All other borrowing costs are recognised in profit or loss in the period in which they are incurred.

Leases

The Company as lessee
Assets held under finance leases, hire purchase contracts and other similar arrangements, which confer rights and obligations similar to those attached to owned assets, are capitalised as tangible fixed assets at the fair value of the leased asset (or, if lower, the present value of the minimum lease payments as determined at the inception of the lease) and are depreciated over the shorter of the lease terms and their useful lives. The capital elements of future lease obligations are recorded as liabilities, while the interest elements are charged to the Profit and Loss Account over the period of the leases to produce a constant periodic rate of interest on the remaining balance of the liability.

Rentals under operating leases are charged on a straight-line basis over the lease term, even if the payments are not made on such a basis. Benefits received and receivable as an incentive to sign an operating lease are similarly spread on a straight-line basis over the lease term.

Stocks

Stocks are stated at the lower of cost and estimated selling price less costs to sell, which is equivalent to the net realisable value. Cost includes materials, direct labour and an attributable proportion of manufacturing overheads based on normal levels of activity. Cost is calculated using the FIFO (first-in, first-out) method. Provision is made for obsolete, slow-moving or defective items where appropriate.
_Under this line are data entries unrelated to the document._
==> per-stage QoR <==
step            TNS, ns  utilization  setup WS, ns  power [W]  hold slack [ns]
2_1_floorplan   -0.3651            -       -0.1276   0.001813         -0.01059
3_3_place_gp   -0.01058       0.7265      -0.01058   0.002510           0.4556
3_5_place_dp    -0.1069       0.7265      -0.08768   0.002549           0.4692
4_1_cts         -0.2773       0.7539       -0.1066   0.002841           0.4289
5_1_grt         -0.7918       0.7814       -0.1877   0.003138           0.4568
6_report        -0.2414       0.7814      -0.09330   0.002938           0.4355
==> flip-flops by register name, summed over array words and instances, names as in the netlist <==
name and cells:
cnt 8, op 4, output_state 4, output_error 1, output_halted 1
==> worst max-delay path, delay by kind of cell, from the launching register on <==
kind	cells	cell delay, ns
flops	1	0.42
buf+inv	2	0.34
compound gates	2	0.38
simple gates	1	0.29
[src/rtl/pipe_stage_reg.sv]
`default_nettype none
// ============================================================================
// Module  : pipe_stage_reg
// Brief   : Inter-stage pipeline register with valid/ready, optional skid
//           entry, synchronous flush and saturating flushed-entry counter.
// Revision: 1.0
// ============================================================================
module pipe_stage_reg #(
    parameter int CTRL_W     = 4,
    parameter int DATA_W     = 32,
    parameter int SKID       = 1,
    parameter int CLEAR_DATA = 1,
    parameter int CNT_W      = 16
) (
    input  logic              clk,
    input  logic              rst_n,
    input  logic              in_valid,
    output logic              in_ready,
    input  logic [CTRL_W-1:0] in_ctrl,
    input  logic [DATA_W-1:0] in_data,
    input  logic              flush,
    output logic              out_valid,
    input  logic              out_ready,
    output logic [CTRL_W-1:0] out_ctrl,
    output logic [DATA_W-1:0] out_data,
    output logic [1:0]        occupancy,
    output logic [CNT_W-1:0]  flush_cnt
);

    typedef enum logic [1:0] {
        EMPTY = 2'd0,
        ONE   = 2'd1,
        TWO   = 2'd2
    } state_t;

    localparam logic [CNT_W+1:0] CNT_MAX = {2'b00, {CNT_W{1'b1}}};

    state_t            state;
    logic [CTRL_W-1:0] head_ctrl;
    logic [DATA_W-1:0] head_data;
    logic [CTRL_W-1:0] skid_ctrl;
    logic [DATA_W-1:0] skid_data;

    logic              accept;
    logic              emit;
    logic [1:0]        drop;
    logic [CNT_W+1:0]  cnt_sum;
    logic [CNT_W-1:0]  cnt_next;

    // The skid variant keeps out_ready off the in_ready path entirely.
    generate
        if (SKID != 0) begin : g_skid_ready
            assign in_ready = !flush && (state != TWO);
        end else begin : g_direct_ready
            assign in_ready = !flush && (!out_valid || out_ready);
        end
    endgenerate

    assign accept    = in_valid && in_ready;
    assign emit      = out_valid && out_ready;
    assign out_ctrl  = head_ctrl;
    assign out_data  = head_data;

    // An entry emitted in the flush cycle was delivered, so it is not counted.
    assign drop     = occupancy - {1'b0, emit};
    assign cnt_sum  = {2'b00, flush_cnt} + {{CNT_W{1'b0}}, drop};
    assign cnt_next = (cnt_sum > CNT_MAX) ? CNT_MAX[CNT_W-1:0] : cnt_sum[CNT_W-1:0];

    always_ff @(posedge clk or negedge rst_n) begin
        if (!rst_n) begin
            state     <= EMPTY;
            out_valid <= 1'b0;
            occupancy <= 2'd0;
            head_ctrl <= '0;
            head_data <= '0;
            skid_ctrl <= '0;
            skid_data <= '0;
            flush_cnt <= '0;
        end else if (flush) begin
            state     <= EMPTY;
            out_valid <= 1'b0;
            occupancy <= 2'd0;
            head_ctrl <= '0;
            skid_ctrl <= '0;
            flush_cnt <= cnt_next;
            if (CLEAR_DATA != 0) begin
                head_data <= '0;
                skid_data <= '0;
            end
        end else begin
            case (state)
                EMPTY: begin
                    if (accept) begin
                        head_ctrl <= in_ctrl;
                        head_data <= in_data;
                        state     <= ONE;
                        out_valid <= 1'b1;
                        occupancy <= 2'd1;
                    end
                end
                ONE: begin
                    if (accept && emit) begin
                        head_ctrl <= in_ctrl;
                        head_data <= in_data;
                    end else if (accept && (SKID != 0)) begin
                        skid_ctrl <= in_ctrl;
                        skid_data <= in_data;
                        state     <= TWO;
                        occupancy <= 2'd2;
                    end else if (emit) begin
                        state     <= EMPTY;
                        out_valid <= 1'b0;
                        occupancy <= 2'd0;
                    end
                end
                TWO: begin
                    if (emit) begin
                        head_ctrl <= skid_ctrl;
                        head_data <= skid_data;
                        state     <= ONE;
                        occupancy <= 2'd1;
                    end
                end
                default: begin
                    state     <= EMPTY;
                    out_valid <= 1'b0;
                    occupancy <= 2'd0;
                end
            endcase
        end
    end

endmodule
`default_nettype wire
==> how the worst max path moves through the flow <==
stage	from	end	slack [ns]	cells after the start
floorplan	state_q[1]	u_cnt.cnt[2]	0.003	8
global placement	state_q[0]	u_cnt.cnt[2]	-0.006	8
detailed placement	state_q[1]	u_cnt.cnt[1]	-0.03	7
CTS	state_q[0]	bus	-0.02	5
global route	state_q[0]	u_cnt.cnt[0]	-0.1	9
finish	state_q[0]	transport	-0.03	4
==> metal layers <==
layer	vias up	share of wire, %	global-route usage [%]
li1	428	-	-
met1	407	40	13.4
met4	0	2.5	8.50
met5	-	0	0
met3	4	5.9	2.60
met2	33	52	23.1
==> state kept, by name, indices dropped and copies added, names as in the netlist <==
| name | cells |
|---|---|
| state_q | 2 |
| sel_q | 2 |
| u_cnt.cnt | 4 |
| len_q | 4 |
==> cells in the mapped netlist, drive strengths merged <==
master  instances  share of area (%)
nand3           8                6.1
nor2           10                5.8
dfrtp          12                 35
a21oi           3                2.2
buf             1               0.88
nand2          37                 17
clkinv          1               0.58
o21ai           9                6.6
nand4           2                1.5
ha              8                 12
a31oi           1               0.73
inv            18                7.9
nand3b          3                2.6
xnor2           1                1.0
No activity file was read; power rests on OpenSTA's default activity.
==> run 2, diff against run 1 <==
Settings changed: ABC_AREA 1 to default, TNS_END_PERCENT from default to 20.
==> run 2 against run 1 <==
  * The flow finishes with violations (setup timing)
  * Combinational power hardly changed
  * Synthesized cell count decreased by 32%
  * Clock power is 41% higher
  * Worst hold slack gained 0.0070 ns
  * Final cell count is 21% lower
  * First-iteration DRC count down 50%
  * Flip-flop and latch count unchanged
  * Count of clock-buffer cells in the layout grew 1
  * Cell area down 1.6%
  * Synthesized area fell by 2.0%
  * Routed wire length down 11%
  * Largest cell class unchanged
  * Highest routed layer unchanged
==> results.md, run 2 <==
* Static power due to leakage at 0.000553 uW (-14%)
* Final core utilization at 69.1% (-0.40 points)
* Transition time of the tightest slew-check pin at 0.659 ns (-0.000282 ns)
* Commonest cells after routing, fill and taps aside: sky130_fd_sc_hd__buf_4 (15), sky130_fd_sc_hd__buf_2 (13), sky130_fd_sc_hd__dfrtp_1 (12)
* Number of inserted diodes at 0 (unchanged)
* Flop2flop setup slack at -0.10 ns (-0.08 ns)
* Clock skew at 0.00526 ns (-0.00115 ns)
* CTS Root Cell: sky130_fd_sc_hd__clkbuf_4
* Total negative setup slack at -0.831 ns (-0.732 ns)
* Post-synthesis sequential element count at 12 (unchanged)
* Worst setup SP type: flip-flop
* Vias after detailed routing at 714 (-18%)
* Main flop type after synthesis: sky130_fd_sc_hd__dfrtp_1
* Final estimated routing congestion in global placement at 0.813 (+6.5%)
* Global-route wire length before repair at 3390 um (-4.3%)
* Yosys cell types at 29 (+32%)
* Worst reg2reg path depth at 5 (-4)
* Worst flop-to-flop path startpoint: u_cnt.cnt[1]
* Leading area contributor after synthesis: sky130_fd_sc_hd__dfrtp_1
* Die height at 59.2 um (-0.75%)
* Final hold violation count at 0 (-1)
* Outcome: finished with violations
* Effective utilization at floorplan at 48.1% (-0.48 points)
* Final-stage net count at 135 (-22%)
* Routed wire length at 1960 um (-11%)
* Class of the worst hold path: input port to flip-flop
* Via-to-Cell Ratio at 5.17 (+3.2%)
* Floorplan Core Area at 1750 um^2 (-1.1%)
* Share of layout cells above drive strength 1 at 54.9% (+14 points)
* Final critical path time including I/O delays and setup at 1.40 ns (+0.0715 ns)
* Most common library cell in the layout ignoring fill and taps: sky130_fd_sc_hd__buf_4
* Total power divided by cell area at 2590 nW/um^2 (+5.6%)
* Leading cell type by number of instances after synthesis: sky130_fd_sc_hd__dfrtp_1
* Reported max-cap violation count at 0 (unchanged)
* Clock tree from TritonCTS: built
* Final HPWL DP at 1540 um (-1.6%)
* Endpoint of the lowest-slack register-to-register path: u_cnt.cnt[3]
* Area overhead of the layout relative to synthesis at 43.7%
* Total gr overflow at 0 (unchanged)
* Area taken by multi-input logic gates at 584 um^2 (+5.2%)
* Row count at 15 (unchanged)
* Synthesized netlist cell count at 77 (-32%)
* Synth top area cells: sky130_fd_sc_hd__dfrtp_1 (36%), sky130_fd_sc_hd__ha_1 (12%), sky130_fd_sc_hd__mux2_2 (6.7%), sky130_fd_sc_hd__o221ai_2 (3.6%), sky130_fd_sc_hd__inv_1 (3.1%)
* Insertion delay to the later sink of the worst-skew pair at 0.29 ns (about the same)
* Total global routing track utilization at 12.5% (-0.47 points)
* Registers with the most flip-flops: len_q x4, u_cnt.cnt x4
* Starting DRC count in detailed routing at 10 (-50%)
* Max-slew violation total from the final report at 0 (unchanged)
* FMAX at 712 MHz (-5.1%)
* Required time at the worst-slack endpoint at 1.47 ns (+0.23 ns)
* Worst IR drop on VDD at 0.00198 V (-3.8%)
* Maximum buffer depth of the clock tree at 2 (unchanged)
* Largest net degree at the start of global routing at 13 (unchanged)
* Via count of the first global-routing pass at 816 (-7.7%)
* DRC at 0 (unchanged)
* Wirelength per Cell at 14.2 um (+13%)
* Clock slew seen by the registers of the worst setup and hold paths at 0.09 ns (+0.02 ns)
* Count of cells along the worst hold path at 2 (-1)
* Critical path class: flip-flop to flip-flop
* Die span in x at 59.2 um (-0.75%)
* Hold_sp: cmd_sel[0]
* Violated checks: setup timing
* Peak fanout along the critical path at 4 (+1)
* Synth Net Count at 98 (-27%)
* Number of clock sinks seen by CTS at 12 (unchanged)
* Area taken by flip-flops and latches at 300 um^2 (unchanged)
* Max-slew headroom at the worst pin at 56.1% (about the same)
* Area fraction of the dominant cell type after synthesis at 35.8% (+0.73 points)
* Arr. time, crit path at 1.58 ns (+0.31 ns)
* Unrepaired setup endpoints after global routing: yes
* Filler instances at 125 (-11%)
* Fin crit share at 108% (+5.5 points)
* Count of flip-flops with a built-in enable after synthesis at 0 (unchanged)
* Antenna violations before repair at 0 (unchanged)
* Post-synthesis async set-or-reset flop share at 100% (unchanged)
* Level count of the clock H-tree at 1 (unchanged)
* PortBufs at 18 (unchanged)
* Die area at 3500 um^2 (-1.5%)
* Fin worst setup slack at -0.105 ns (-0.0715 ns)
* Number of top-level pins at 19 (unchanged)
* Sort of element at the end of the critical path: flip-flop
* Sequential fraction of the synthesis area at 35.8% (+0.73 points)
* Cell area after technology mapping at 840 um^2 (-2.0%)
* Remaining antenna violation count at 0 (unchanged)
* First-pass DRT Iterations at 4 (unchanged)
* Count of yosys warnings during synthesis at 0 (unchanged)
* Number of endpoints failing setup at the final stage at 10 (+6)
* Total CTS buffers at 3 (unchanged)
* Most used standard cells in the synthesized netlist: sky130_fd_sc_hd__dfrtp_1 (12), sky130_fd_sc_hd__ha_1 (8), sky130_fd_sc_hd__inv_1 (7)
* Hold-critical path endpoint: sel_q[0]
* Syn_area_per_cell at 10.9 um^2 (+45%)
===== src/rtl/seq_issue_ctrl.sv =====
// In-order single-issue controller: sequences the push/add/mult ALU, owns a 4-entry register
// file and handles the send op through an output handshake. Tolerates same-cycle or late ALU valid.
module seq_issue_ctrl #(
  parameter int unsigned ALU_W   = 8,
  parameter int unsigned TIMEOUT = 15
) (
  input  logic             clk,
  input  logic             rst,
  input  logic [7:0]       i_inst,
  input  logic             i_inst_valid,
  output logic             o_inst_ready,
  output logic [ALU_W-1:0] o_alu_a,
  output logic [ALU_W-1:0] o_alu_b,
  output logic [1:0]       o_alu_op,
  output logic [3:0]       o_alu_const,
  output logic             o_alu_valid,
  input  logic [ALU_W-1:0] i_alu_data,
  input  logic             i_alu_valid,
  output logic [ALU_W-1:0] o_send_data,
  output logic             o_send_valid,
  input  logic             i_send_ready,
  output logic             o_err,
  output logic [15:0]      o_retired,
  input  logic [1:0]       i_dbg_addr,
  output logic [ALU_W-1:0] o_dbg_data
);

  localparam int unsigned CntW = (TIMEOUT < 2) ? 1 : $clog2(TIMEOUT + 1);

  localparam logic [1:0] OpPush = 2'b00;
  localparam logic [1:0] OpSend = 2'b11;

  typedef enum logic [1:0] {StIdle, StIssue, StWait, StSend} state_t;

  state_t           r_state;
  logic [ALU_W-1:0] r_rf [4];
  logic [1:0]       r_dest;
  logic [CntW-1:0]  r_wait_cnt;

  logic [1:0] w_op;
  logic [1:0] w_ra;
  logic [1:0] w_rb;
  logic       w_is_push;

  assign w_op       = i_inst[7:6];
  assign w_ra       = i_inst[5:4];
  assign w_rb       = i_inst[3:2];
  assign w_is_push  = (w_op == OpPush);
  assign o_dbg_data = r_rf[i_dbg_addr];

  always_ff @(posedge clk) begin
    if (rst) begin
      r_state      <= StIdle;
      r_dest       <= '0;
      r_wait_cnt   <= '0;
      o_inst_ready <= 1'b1;
      o_alu_a      <= '0;
      o_alu_b      <= '0;
      o_alu_op     <= '0;
      o_alu_const  <= '0;
      o_alu_valid  <= 1'b0;
      o_send_data  <= '0;
      o_send_valid <= 1'b0;
      o_err        <= 1'b0;
      o_retired    <= '0;
      for (int i = 0; i < 4; i++) begin
        r_rf[i] <= '0;
      end
    end else begin
      unique case (r_state)
        StIdle: begin
          if (i_inst_valid) begin
            o_inst_ready <= 1'b0;
            o_alu_op     <= w_op;
            if (w_op == OpSend) begin
              r_state      <= StSend;
              o_send_valid <= 1'b1;
              o_send_data  <= r_rf[w_ra];
            end else begin
              // Operands captured here stay frozen until the result or timeout.
              r_state     <= StIssue;
              o_alu_valid <= 1'b1;
              o_alu_a     <= r_rf[w_ra];
              o_alu_b     <= w_is_push ? '0 : r_rf[w_rb];
              o_alu_const <= w_is_push ? i_inst[3:0] : 4'd0;
              r_dest      <= w_is_push ? w_ra : i_inst[1:0];
              r_wait_cnt  <= CntW'(1);
            end
          end
        end
        StIssue, StWait: begin
          o_alu_valid <= 1'b0;
          // A result in the final allowed cycle beats the timeout.
          if (i_alu_valid) begin
            r_rf[r_dest] <= i_alu_data;
            o_retired    <= o_retired + 16'd1;
            r_state      <= StIdle;
            o_inst_ready <= 1'b1;
            r_wait_cnt   <= '0;
          end else if (r_wait_cnt == CntW'(TIMEOUT)) begin
            o_err        <= 1'b1;
            r_state      <= StIdle;
            o_inst_ready <= 1'b1;
            r_wait_cnt   <= '0;
          end else begin
            r_wait_cnt <= r_wait_cnt + CntW'(1);
            r_state    <= StWait;
          end
        end
        StSend: begin
          if (i_send_ready) begin
            o_send_valid <= 1'b0;
            o_retired    <= o_retired + 16'd1;
            r_state      <= StIdle;
            o_inst_ready <= 1'b1;
          end
        end
        default: begin
          r_state      <= StIdle;
          o_inst_ready <= 1'b1;
        end
      endcase
    end
  end

endmodule


===== config.mk =====
export PLATFORM = sky130hd
export DESIGN_NAME = seq_issue_ctrl
export DESIGN_NICKNAME = d
export VERILOG_FILES = /design/src/rtl/seq_issue_ctrl.sv
export SDC_FILE = /design/constraint.sdc
export NUM_CORES = 1
export LEC_CHECK = 0
export ABC_AREA = 1
export BUFFER_PORTS_ARGS = -buffer_cell sky130_fd_sc_hd__buf_2
export CORE_ASPECT_RATIO = 1.5
export CORE_MARGIN = 2
export CORE_UTILIZATION = 50
export DETAILED_ROUTE_END_ITERATION = 8
export GPL_TIMING_DRIVEN = 0
export PLACE_DENSITY_LB_ADDON = 0.15
export SLEW_MARGIN = 0
export SYNTH_ARGS = -nofsm -noshare
export SYNTH_HDL_FRONTEND = slang
export SYNTH_SLANG_ARGS = --single-unit

===== constraint.sdc =====
create_clock -name clk -period 2.4 [get_ports clk]
set_input_delay 0.24 -clock clk [delete_from_list [all_inputs] [get_ports clk]]
set_output_delay 0.24 -clock clk [all_outputs]
set_load 0.03 [all_outputs]

---- Word level (Yosys, flattened, before mapping) ----
Memories as Yosys holds them, arrays and structs flattened.
Cells that the tools add are included.
W data, S select, Z words.
storage, ports and cells
  register bits after elaboration ......... 58
  bits in writable memories ............... 32
  input port bits ......................... 23
  output and inout bits ................... 58
  word-level logic and storage cells ...... 83
  memories kept ........................... 1
operators by class
  add/subtract/negate cells ............... 2
  equal/unequal tests ..................... 11
  multiplexer cells ....................... 38
  bitwise operators ....................... 2
  reductions and logical operators ........ 16
memories
  memory  words  bits a word  read ports  clocked after Yosys merged registers in  wr ports  line  source
  r_rf    4      8            3           0                                        4         36    logic [ALU_W-1:0] r_rf [4];
operator list
  operator                 number
  $mux W16                 2
  $pmux W16 S2             1
  $mux W4                  5
  $reduce_and A3 Y1        6
  $add A16 B1 Y16 const B  1
  $mux W1                  16
  $mux W8                  2
  $mux W2                  7
  $ne A2 B2 Y1 const B     5
  $pmux W4 S2              1
  $reduce_or A8 Y1         1
  $eq A2 B2 Y1 const B     3
  $pmux W2 S3              1
  $reduce_bool A2 Y1       3
  $add A4 B1 Y4 const B    1
  $eq A4 B4 Y1 const B     1
  $logic_not A2 Y1         2
  $pmux W1 S2              2
  $reduce_and A2 Y1        2
  $reduce_and A4 Y1        1
  $ne A3 B3 Y1 const B     1
  $pmux W1 S3              1
  $eq A2 B1 Y1 const B     1
  $not A1 Y1               2
  $reduce_or A2 Y1         1

---- Longest topological paths before layout ----
Gate-level depths: netlist of the first run.
  depth in word-level cells ............... 7
  depth in mapped cells ................... 10
  depth with buffers taken out ............ 10

---- Worst setup path after synthesis of the first run ----
OpenSTA, ideal clock, no wires.
  path type ............................... reg2reg
  start ................................... reg r_state[0]
  end ..................................... mem r_rf[3][0], enable pin
  setup time .............................. 0.384 ns
  data arrival time ....................... 1.507 ns
  required time ........................... 2.016 ns
  path slack .............................. 0.509 ns
  cell stages (with the launch flop) ...... 5
  path buffers ............................ 0
  clock period less this slack ............ 1.891 ns
  cells stage by stage .................... dfxtp_1 inv_1 ha_1 nand2_1 o21ai_0
RTL lines
  element                 line  source
  from (decl)             35    state_t r_state;
  from (signal assigned)  53    r_state <= StIdle;
  from (signal assigned)  76    r_state <= StSend;
  from (signal assigned)  81    r_state <= StIssue;
  to (decl)               36

==> results of run 1 <==
cell type report:
| type | count | area (sq um) |
|---|---|---|
| plain buffers | 21 | 108 |
| flip-flops and latches | 90 | 2120 |
| multi-input cells | 416 | 2020 |
| fillers | 826 | 3510 |
| repair buffers | 77 | 385 |
| clock inverters | 4 | 43.8 |
| clock buffers | 12 | 236 |
| inverters | 69 | 264 |
| well taps | 110 | 138 |
cells by family (layout without fill, tap and decap cells):
family	Yosys count	in the layout	share of synthesized area (%)
XOR/XNOR	1	1	0.194
AO/OA/AOI/OAI	140	140	16.6
flip-flops	90	90	47.0
buffers and inverters	90	183	8.23
AND/OR/NAND/NOR	270	270	26.6
adder cells (fa/ha/maj)	5	5	1.39
[src/rtl/seg7_pkg.sv]
// Shared constants for the seven-segment display path: segment bit positions
// and active-high lit patterns ordered {g,f,e,d,c,b,a}.
package seg7_pkg;

    localparam int SEG_A  = 0;
    localparam int SEG_B  = 1;
    localparam int SEG_C  = 2;
    localparam int SEG_D  = 3;
    localparam int SEG_E  = 4;
    localparam int SEG_F  = 5;
    localparam int SEG_G  = 6;
    localparam int SEG_DP = 7;

    localparam logic [6:0] PAT_0    = 7'h3F;
    localparam logic [6:0] PAT_1    = 7'h06;
    localparam logic [6:0] PAT_2    = 7'h5B;
    localparam logic [6:0] PAT_3    = 7'h4F;
    localparam logic [6:0] PAT_4    = 7'h66;
    localparam logic [6:0] PAT_5    = 7'h6D;
    localparam logic [6:0] PAT_6    = 7'h7D;
    localparam logic [6:0] PAT_7    = 7'h07;
    localparam logic [6:0] PAT_8    = 7'h7F;
    localparam logic [6:0] PAT_9    = 7'h6F;
    localparam logic [6:0] PAT_DASH = 7'h40;

    // Active-high: every segment and the decimal point dark.
    localparam logic [7:0] BLANK_PATTERN = 8'h00;

endpackage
At each reporting date, an assessment is made for impairment. Any excess of the carrying amount of stocks over its estimated selling price less costs to complete and sell is recognised as an impairment loss in profit or loss. Reversals of impairment losses are also recognised in profit or loss.

Trade and other debtors

Trade and other debtors are initially recognised at fair value and thereafter stated at amortised cost using the effective interest method less impairment losses for bad and doubtful debts, except where the effect of discounting would be immaterial. In such cases the receivables are stated at cost less impairment losses for bad and doubtful debts.

Cash and cash equivalents

Cash and cash equivalents are basic financial assets and include cash in hand, deposits held at call with banks, other short-term liquid investments with original maturities of three months or less, and bank overdrafts. Bank overdrafts are shown within borrowings in creditors: amounts falling due within one year.

Trade and other creditors

Trade and other creditors are initially recognised at fair value and thereafter stated at amortised cost using the effective interest rate method, unless the effect of discounting would be immaterial, in which case they are stated at cost. If there is an unconditional right to defer settlement for at least twelve months after the reporting date, they are presented as non-current liabilities.

Financial instruments

Financial assets and financial liabilities are recognised when the Company becomes a party to the contractual provisions of the instrument.

Financial liabilities and equity instruments are classified according to the substance of the contractual arrangements entered into. An equity instrument is any contract that evidences a residual interest in the assets of the Company after deducting all of its liabilities.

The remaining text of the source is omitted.